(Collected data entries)
☆ ☆ ☆ ☆ ☆ ☆ ☆
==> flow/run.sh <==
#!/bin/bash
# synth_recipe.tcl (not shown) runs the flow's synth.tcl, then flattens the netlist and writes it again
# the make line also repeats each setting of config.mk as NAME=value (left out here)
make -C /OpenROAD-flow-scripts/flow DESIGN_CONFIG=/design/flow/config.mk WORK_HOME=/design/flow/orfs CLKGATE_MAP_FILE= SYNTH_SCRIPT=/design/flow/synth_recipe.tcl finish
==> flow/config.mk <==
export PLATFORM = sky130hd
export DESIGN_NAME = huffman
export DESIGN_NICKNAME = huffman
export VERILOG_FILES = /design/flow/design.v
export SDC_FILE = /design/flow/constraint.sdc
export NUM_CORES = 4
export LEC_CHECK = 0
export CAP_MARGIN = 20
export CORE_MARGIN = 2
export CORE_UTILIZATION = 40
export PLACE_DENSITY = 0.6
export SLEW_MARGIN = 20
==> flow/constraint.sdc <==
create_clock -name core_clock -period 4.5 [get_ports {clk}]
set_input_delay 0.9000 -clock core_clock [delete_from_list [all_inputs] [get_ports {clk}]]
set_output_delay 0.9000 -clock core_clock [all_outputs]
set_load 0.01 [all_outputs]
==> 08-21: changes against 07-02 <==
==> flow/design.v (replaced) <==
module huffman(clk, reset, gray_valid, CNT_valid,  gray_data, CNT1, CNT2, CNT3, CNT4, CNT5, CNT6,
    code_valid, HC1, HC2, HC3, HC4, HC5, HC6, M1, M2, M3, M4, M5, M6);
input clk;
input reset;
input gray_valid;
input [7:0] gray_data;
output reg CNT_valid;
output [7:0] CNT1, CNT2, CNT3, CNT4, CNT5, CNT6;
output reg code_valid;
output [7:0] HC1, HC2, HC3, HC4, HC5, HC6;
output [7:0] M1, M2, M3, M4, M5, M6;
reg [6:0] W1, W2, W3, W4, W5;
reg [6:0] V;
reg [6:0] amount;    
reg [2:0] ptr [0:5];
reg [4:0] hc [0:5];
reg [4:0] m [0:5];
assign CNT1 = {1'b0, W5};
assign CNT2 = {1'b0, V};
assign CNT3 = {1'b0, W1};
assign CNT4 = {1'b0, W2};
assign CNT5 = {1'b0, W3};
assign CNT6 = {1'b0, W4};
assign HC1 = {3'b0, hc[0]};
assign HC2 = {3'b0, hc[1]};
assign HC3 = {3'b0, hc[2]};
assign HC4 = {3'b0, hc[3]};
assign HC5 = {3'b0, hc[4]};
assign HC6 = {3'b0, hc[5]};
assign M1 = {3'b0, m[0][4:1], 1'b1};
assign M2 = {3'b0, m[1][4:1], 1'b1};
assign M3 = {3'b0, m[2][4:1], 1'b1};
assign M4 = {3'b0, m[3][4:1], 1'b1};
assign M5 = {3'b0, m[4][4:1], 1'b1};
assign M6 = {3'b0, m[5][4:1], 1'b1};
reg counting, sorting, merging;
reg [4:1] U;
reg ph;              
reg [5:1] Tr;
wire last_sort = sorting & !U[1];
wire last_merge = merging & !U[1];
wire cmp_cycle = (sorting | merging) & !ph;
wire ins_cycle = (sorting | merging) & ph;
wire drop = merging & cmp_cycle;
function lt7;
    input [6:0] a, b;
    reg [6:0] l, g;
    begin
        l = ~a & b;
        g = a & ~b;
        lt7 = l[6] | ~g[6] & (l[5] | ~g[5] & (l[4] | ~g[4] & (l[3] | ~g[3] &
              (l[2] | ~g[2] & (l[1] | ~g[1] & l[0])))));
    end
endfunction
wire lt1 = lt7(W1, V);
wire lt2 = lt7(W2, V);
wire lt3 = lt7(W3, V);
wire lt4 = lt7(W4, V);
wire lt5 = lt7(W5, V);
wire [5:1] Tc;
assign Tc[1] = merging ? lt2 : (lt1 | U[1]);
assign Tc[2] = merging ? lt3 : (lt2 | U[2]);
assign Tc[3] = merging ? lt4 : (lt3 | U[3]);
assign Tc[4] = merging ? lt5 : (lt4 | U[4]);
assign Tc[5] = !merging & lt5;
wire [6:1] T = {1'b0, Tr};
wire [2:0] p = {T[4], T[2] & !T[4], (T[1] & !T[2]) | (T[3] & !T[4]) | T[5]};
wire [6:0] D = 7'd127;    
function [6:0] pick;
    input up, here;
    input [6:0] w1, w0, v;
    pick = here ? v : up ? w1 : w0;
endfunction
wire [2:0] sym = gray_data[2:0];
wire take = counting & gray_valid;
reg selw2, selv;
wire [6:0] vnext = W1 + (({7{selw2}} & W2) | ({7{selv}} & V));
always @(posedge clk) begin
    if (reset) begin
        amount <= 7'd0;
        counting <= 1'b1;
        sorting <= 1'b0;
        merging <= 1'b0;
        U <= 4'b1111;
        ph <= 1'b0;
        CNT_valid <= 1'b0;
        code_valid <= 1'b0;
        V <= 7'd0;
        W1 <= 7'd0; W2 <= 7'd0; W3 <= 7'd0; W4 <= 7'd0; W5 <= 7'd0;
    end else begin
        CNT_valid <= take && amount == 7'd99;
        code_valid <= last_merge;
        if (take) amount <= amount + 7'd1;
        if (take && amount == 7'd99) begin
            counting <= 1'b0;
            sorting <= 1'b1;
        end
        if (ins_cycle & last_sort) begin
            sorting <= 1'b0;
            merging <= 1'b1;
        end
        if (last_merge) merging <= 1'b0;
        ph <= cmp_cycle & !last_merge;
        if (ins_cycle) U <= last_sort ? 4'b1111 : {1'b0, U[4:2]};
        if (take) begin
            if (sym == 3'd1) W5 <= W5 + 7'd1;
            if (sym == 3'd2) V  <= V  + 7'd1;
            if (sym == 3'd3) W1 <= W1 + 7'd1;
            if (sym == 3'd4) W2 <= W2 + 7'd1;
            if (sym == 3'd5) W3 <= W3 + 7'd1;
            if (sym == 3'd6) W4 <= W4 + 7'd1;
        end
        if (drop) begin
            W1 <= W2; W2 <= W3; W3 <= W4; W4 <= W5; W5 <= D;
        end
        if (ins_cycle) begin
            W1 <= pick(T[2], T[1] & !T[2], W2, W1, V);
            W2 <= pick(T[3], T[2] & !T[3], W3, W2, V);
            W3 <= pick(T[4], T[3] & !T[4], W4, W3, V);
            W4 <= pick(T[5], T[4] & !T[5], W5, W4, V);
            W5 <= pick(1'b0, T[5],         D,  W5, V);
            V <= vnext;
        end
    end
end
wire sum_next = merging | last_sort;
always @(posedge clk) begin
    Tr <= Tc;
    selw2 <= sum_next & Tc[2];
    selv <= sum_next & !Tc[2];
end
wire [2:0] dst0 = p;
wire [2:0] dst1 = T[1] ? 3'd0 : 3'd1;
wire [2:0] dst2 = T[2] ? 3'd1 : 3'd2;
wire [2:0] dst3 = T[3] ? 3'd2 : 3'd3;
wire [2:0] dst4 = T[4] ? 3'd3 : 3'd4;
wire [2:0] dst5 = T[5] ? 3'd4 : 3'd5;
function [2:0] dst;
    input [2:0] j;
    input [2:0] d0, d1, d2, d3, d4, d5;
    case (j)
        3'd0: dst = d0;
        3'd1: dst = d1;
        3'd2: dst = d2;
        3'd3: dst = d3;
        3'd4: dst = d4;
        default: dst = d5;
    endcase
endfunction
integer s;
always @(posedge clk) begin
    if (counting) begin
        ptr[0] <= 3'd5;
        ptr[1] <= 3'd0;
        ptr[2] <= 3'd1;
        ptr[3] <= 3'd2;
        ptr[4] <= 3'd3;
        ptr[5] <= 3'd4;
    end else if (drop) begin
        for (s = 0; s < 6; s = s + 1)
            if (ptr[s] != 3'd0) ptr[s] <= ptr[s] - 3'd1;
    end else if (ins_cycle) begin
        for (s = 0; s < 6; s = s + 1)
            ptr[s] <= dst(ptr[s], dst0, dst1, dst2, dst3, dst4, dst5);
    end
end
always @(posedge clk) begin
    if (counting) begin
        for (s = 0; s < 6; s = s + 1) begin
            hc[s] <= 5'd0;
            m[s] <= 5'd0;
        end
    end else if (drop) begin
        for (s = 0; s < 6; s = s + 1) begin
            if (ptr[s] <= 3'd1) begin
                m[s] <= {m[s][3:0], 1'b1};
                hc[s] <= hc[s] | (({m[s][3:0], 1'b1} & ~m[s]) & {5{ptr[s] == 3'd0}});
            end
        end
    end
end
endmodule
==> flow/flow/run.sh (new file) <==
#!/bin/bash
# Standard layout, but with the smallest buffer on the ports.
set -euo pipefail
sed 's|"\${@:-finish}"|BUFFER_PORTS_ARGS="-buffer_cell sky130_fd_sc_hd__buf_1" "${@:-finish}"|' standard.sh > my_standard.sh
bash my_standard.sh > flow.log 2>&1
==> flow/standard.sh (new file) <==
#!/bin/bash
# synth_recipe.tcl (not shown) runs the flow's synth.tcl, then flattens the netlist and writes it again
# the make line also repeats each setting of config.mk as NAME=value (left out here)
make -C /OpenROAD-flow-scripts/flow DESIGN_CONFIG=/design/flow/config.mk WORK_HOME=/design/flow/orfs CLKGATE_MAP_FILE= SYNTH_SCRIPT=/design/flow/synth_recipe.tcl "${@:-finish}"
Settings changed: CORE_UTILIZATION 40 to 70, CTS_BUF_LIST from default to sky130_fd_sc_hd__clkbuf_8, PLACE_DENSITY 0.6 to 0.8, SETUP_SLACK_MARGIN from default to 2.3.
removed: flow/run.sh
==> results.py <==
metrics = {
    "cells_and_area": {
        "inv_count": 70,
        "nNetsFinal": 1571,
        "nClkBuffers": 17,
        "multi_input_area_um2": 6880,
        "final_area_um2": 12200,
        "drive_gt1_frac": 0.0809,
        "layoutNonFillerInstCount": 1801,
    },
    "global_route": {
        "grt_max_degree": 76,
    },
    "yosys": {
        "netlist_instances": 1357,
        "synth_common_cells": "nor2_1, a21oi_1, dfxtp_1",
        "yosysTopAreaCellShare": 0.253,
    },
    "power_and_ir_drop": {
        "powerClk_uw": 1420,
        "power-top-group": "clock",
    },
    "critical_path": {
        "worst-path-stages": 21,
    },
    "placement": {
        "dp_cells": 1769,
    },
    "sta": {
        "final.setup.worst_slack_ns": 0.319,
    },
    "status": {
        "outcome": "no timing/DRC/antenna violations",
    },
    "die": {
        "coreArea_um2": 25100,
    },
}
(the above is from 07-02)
☆ ☆ ☆ ☆ ☆ ☆ ☆
--- Your goal ---
Your answer should consist of the lines above that hold the word "selv", copied exactly.

--- Answer box ---
reg selw2, selv;
wire [6:0] vnext = W1 + (({7{selw2}} & W2) | ({7{selv}} & V));
    selv <= sum_next & !Tc[2];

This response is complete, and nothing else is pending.